• [Problem description]: Repeat the records below exactly, beginning at the first line and finishing with the line that contains "ST_EMIT) && out_ready;".

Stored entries
Start of Block
### src/rtl/quad_sample_scheduler.sv
// Coherent snapshot of all encoder counters at a fixed rate, streamed out one
// channel per record with the delta since the previous snapshot.
//
//   state | meaning
//   IDLE  | waiting for the next sample tick
//   EMIT  | presenting record for channel ch until the host accepts it
module quad_sample_scheduler
    import quad_sample_scheduler_pkg::*;
#(
    parameter int NUM_ENC     = 6,
    parameter int CNT_W       = DEF_CNT_W,
    parameter int CLK_FREQ_HZ = 32_000_000,
    parameter int SAMPLE_HZ   = 1000,
    localparam int CH_W       = ch_w(NUM_ENC)
) (
    input  logic                     clk,
    input  logic                     reset_n,
    input  logic                     enable,
    input  logic [NUM_ENC*CNT_W-1:0] count_i,
    output logic                     sample_tick,
    output logic                     out_valid,
    input  logic                     out_ready,
    output logic [CH_W-1:0]          out_channel,
    output logic [CNT_W-1:0]         out_position,
    output logic [CNT_W-1:0]         out_delta,
    output logic                     overrun,
    input  logic                     overrun_clr
);

    localparam int DIV = CLK_FREQ_HZ / SAMPLE_HZ;

    state_t            state, state_nxt;
    logic [CH_W-1:0]   ch;
    logic [CNT_W-1:0]  snap [NUM_ENC];
    logic [CNT_W-1:0]  prev [NUM_ENC];
    logic              primed;
    logic              tick;
    logic              accept;
    logic              last_ch;

    quad_tick_gen #(.DIV(DIV)) u_tick_gen (
        .clk     (clk),
        .reset_n (reset_n),
        .enable  (enable),
        .tick    (tick)
    );

    assign accept  = (state == ST_EMIT) && out_ready;
    assign last_ch = (ch == CH_W'(NUM_ENC - 1));

    // FSM state register.
    always_ff @(posedge clk or negedge reset_n) begin
        if (!reset_n) begin
            state <= ST_IDLE;
        end else begin
            state <= state_nxt;
        end
    end

    // Next state and record outputs; the payload is a pure function of
    // registered state so it holds steady under backpressure.
    always_comb begin
        state_nxt    = state;
        out_valid    = 1'b0;
        out_channel  = '0;
        out_position = '0;
        out_delta    = '0;
        case (state)
            ST_IDLE: begin
                if (tick) state_nxt = ST_EMIT;
            end
            ST_EMIT: begin
                out_valid    = 1'b1;
                out_channel  = ch;
                out_position = snap[ch];
                out_delta    = primed ? (snap[ch] - prev[ch]) : '0;
                if (accept && last_ch) state_nxt = ST_IDLE;
            end
            default: state_nxt = ST_IDLE;
        endcase
    end

    // Snapshot capture, channel sequencing, previous-sample history and flags.
    always_ff @(posedge clk or negedge reset_n) begin
        if (!reset_n) begin
            ch          <= '0;
            primed      <= 1'b0;
            sample_tick <= 1'b0;
            overrun     <= 1'b0;
            for (int k = 0; k < NUM_ENC; k++) begin
                snap[k] <= '0;
                prev[k] <= '0;
            end
        end else begin
            sample_tick <= tick;
            // A tick landing mid-frame is dropped; set beats clear.
            if (tick && state == ST_EMIT) begin
                overrun <= 1'b1;
            end else if (overrun_clr) begin
                overrun <= 1'b0;
            end
            if (state == ST_IDLE && tick) begin
                for (int k = 0; k < NUM_ENC; k++) begin
                    snap[k] <= count_i[k*CNT_W +: CNT_W];
                end
                ch <= '0;
            end else if (accept) begin
                prev[ch] <= snap[ch];
                if (last_ch) begin
                    primed <= 1'b1;
                end else begin
                    ch <= ch + 1'b1;
                end
            end
        end
    end

endmodule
End of Block
• [Response area]:
### src/rtl/quad_sample_scheduler.sv
// Coherent snapshot of all encoder counters at a fixed rate, streamed out one
// channel per record with the delta since the previous snapshot.
//
//   state | meaning
//   IDLE  | waiting for the next sample tick
//   EMIT  | presenting record for channel ch until the host accepts it
module quad_sample_scheduler
    import quad_sample_scheduler_pkg::*;
#(
    parameter int NUM_ENC     = 6,
    parameter int CNT_W       = DEF_CNT_W,
    parameter int CLK_FREQ_HZ = 32_000_000,
    parameter int SAMPLE_HZ   = 1000,
    localparam int CH_W       = ch_w(NUM_ENC)
) (
    input  logic                     clk,
    input  logic                     reset_n,
    input  logic                     enable,
    input  logic [NUM_ENC*CNT_W-1:0] count_i,
    output logic                     sample_tick,
    output logic                     out_valid,
    input  logic                     out_ready,
    output logic [CH_W-1:0]          out_channel,
    output logic [CNT_W-1:0]         out_position,
    output logic [CNT_W-1:0]         out_delta,
    output logic                     overrun,
    input  logic                     overrun_clr
);

    localparam int DIV = CLK_FREQ_HZ / SAMPLE_HZ;

    state_t            state, state_nxt;
    logic [CH_W-1:0]   ch;
    logic [CNT_W-1:0]  snap [NUM_ENC];
    logic [CNT_W-1:0]  prev [NUM_ENC];
    logic              primed;
    logic              tick;
    logic              accept;
    logic              last_ch;

    quad_tick_gen #(.DIV(DIV)) u_tick_gen (
        .clk     (clk),
        .reset_n (reset_n),
        .enable  (enable),
        .tick    (tick)
    );

    assign accept  = (state == ST_EMIT) && out_ready;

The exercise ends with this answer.